Azerbaijani politician (1859–1929)

Jafargulu Khan Nakhchivanski (Cəfərqulu xan Naxçıvanski; Джафаркули-хан Нахичеванский; 5 February 1859 – 1929) was a Russian officer and later an Azerbaijani statesman. He was the brother of General-Adjutant Huseyn Khan Nakhchivanski and father of Major General Jamshid Nakhchivanski.

==Early life and military career==
Jafargulu Khan was born into a princely family of Nakhchivanski, descending from the rulers of the Nakhchivan Khanate. His father was a Major General of the Russian Imperial army and his mother was the daughter of the khan of Maku. In 1867, young Jafargulu was signed up for the Page Corps. Upon graduating in 1877, he was promoted to cornet in Her Majesty's Uhlan Life Guard Regiment based in Peterhof. In April 1878, he was sent to a regiment stationed in the Caucasus and participated in the Russian occupation of Erzurum during the Russo-Turkish War (1877–1878). In the later years, he participated in Central Asian campaigns of the Russian army, after which he was promoted to Staff captain. For his participation in these military operations, he was awarded the Order of Saint Stanislaus (third degree, 1880), Order of Saint Vladimir (fourth degree, 1881) and Order of Saint Anne (third degree, 1882), as well as medals in commemoration of the Russo-Turkish War of 1877–1878 and for the siege of Geok Tepe.

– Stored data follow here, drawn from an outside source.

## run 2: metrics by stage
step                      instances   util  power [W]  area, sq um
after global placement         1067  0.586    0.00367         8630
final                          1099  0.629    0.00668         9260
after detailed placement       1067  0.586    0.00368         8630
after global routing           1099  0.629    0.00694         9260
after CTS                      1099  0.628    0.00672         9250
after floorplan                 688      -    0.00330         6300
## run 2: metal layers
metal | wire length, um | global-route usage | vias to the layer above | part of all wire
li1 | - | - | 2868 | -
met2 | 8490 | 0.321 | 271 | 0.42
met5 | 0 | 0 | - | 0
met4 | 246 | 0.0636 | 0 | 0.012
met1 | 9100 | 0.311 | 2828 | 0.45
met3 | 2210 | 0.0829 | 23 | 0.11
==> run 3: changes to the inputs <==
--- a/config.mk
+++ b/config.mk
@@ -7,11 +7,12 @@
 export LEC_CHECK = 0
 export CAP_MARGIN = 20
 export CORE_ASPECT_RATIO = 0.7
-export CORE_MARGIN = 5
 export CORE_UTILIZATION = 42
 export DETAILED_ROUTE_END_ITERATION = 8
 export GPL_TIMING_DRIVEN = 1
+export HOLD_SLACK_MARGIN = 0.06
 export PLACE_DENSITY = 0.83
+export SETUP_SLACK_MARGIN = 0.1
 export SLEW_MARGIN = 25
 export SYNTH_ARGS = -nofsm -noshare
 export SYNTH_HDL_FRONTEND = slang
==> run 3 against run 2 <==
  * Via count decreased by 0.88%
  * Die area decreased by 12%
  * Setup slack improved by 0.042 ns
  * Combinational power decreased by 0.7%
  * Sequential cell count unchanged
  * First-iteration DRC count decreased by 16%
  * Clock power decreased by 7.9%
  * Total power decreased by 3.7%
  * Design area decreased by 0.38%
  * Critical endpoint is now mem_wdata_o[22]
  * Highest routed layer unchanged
<file path="src/rtl/uart_pkg.sv">
// Shared UART definitions: arbiter FSM state and the default byte and stall-counter widths.
package uart_pkg;

  typedef enum logic {
    IDLE  = 1'b0,
    GRANT = 1'b1
  } arb_state_e;

  localparam int unsigned N_DATA_BITS = 8;
  localparam int unsigned N_TIMEOUT   = 10;

endpackage

</file>
<file path="src/rtl/uart_rr_picker.sv">
// Combinational round-robin picker: the first set req bit at or after ptr, wrapping modulo n_req.
module uart_rr_picker #(
  parameter int unsigned n_req = 4,
  localparam int unsigned PtrW = (n_req > 1) ? $clog2(n_req) : 1
) (
  input  logic [n_req-1:0] req,
  input  logic [PtrW-1:0]  ptr,
  output logic             found,
  output logic [PtrW-1:0]  idx
);

  logic [PtrW-1:0] cand;

  // Scan from farthest to nearest so the candidate closest to ptr wins.
  always_comb begin
    found = |req;
    idx   = '0;
    cand  = '0;
    for (int i = int'(n_req) - 1; i >= 0; i--) begin
      cand = PtrW'((int'(ptr) + i) % int'(n_req));
      if (req[cand]) idx = cand;
    end
  end

endmodule

</file>
<file path="src/rtl/uart_tx_arbiter.sv">
// Frame-level round-robin arbiter for the shared UART TX FIFO write port.
// Optional requester-stall timeout is enabled with `define UART_ARB_TIMEOUT_EN.
module uart_tx_arbiter
  import uart_pkg::*;
#(
  parameter int unsigned n_req       = 4,
  parameter int unsigned n_data_bits = N_DATA_BITS,
  parameter int unsigned n_timeout   = N_TIMEOUT
) (
  input  logic                         clk,
  input  logic                         reset,
  input  logic [n_req-1:0]             req,
  input  logic [n_req-1:0]             req_valid,
  input  logic [n_req*n_data_bits-1:0] req_data,
  input  logic [n_req-1:0]             req_last,
  output logic [n_req-1:0]             req_ready,
  output logic [n_req-1:0]             grant,
  output logic                         wr_uart,
  output logic [n_data_bits-1:0]       w_data,
  input  logic                         tx_full,
  output logic                         busy,
  output logic                         timeout_err
);

  localparam int unsigned PtrW = $clog2(n_req);
  localparam int unsigned DW   = n_data_bits;

  if (n_req < 2 || n_req > 8 || DW < 1 || n_timeout < 2) begin : g_bad_cfg
    $error("uart_tx_arbiter: unsupported parameter set");
  end

  arb_state_e      state_q, state_d;
  logic [PtrW-1:0] owner_q, owner_d;
  logic [PtrW-1:0] ptr_q, ptr_d;
  logic [PtrW-1:0] ptr_next;
  logic [PtrW-1:0] pick_idx;
  logic            pick_found;
  logic            active;
  logic            own_req, own_valid, own_last;
  logic            xfer;
  logic            revoke;
  logic [DW-1:0]   data_arr [n_req];
  logic [DW-1:0]   own_data;

  for (genvar g = 0; g < n_req; g++) begin : g_unpack
    assign data_arr[g] = req_data[g*DW +: DW];
  end

  uart_rr_picker #(.n_req(n_req)) u_picker (
    .req   (req),
    .ptr   (ptr_q),
    .found (pick_found),
    .idx   (pick_idx)
  );

  // Reset also masks the datapath so a frame cut by reset never reaches the FIFO.
  assign active    = (state_q == GRANT) & ~reset;
  assign own_req   = req[owner_q];
  assign own_valid = req_valid[owner_q];
  assign own_last  = req_last[owner_q];
  assign own_data  = data_arr[owner_q];
  assign xfer      = active & own_req & own_valid & ~tx_full;
  assign ptr_next  = (owner_q == PtrW'(n_req - 1)) ? '0 : owner_q + PtrW'(1);

  assign busy      = active;
  assign grant     = active ? (n_req'(1) << owner_q) : '0;
  assign req_ready = (active & own_req & ~tx_full) ? grant : '0;
  assign wr_uart   = xfer;
  assign w_data    = xfer ? own_data : '0;

`ifdef UART_ARB_TIMEOUT_EN
  // Revoke on the stall that would bring the counter to its all-ones value.
  localparam logic [n_timeout-1:0] CntRevoke = {{(n_timeout-1){1'b1}}, 1'b0};

  logic [n_timeout-1:0] cnt_q, cnt_d;
  logic                 stall;

  assign stall       = active & own_req & ~own_valid & ~tx_full;
  assign revoke      = stall & (cnt_q == CntRevoke);
  assign timeout_err = revoke;

  always_comb begin
    cnt_d = cnt_q;
    if (!active || xfer || revoke) begin
      cnt_d = '0;
    end else if (stall) begin
      cnt_d = cnt_q + n_timeout'(1);
    end
  end

  always_ff @(posedge clk) begin
    if (reset) cnt_q <= '0;
    else       cnt_q <= cnt_d;
  end
`else
  assign revoke      = 1'b0;
  assign timeout_err = 1'b0;
`endif

  always_comb begin
    state_d = state_q;
    owner_d = owner_q;
    ptr_d   = ptr_q;
    case (state_q)
      IDLE: begin
        if (pick_found) begin
          state_d = GRANT;
          owner_d = pick_idx;
        end
      end
      GRANT: begin
        // Frame end, abort (req dropped) and timeout all release the grant alike.
        if (!own_req || (xfer && own_last) || revoke) begin
          state_d = IDLE;
          ptr_d   = ptr_next;
        end
      end
      default: state_d = IDLE;
    endcase
  end

  always_ff @(posedge clk) begin
    if (reset) begin
      state_q <= IDLE;
      owner_q <= '0;
      ptr_q   <= '0;
    end else begin
      state_q <= state_d;
      owner_q <= owner_d;
      ptr_q   <= ptr_d;
    end
  end

endmodule

</file>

In 1885 he was elevated to captain of cavalry and retired. In 1903, he was appointed mayor of Nakhchivan. From 1912 to 1917, he was honorary magistrate of Erivan.

==Political activity==
Following the disintegration of the Russian Empire, Azerbaijan and Armenia, now both independent, quarrelled over the region of Nakhchivan. When in December 1918 it became clear that the British Chief Commissioner Sir John Oliver Wardrop's peace plan would assign Nakhchivan to Armenia instead of Azerbaijan, Nakhchivanski initiated an Azeri revolt, leading to the proclamation of the independence of the Republic of Aras, composed of the former uyezds of Nakhchivan, Sharur-Daralagez and Surmali, with its capital in the city of Nakhchivan. Nakhchivanski became the head of the new republic, which in essence was de facto controlled by Azerbaijan. In May 1919, in the midst of the Armenian–Azerbaijani War, Armenia advanced its troops into it and managed to capture the city of Nakhchivan by June 1919. There it clashed with regular Azerbaijani troops, which reinstalled Azerbaijan's control over the city within a month. On 10 August 1919, the Armenians were forced to sign a peace treaty.

In summer 1920, in the aftermath of the Soviet annexation of Azerbaijan, the Armenians of Nakhchivan revolted. The Soviet Army entered Nakhchivan and quickly suppressed another revolt. Jafargulu Khan Nakhchivanski was arrested by the Bolsheviks allegedly for "spreading anti-Soviet propaganda". He was incarcerated in Baku and claimed innocence in the petitions he sent to the Temporary Revolutionary Committee of Azerbaijan. His appeal was discarded; he was found guilty and transferred to a prison in Shusha, where he died in 1929.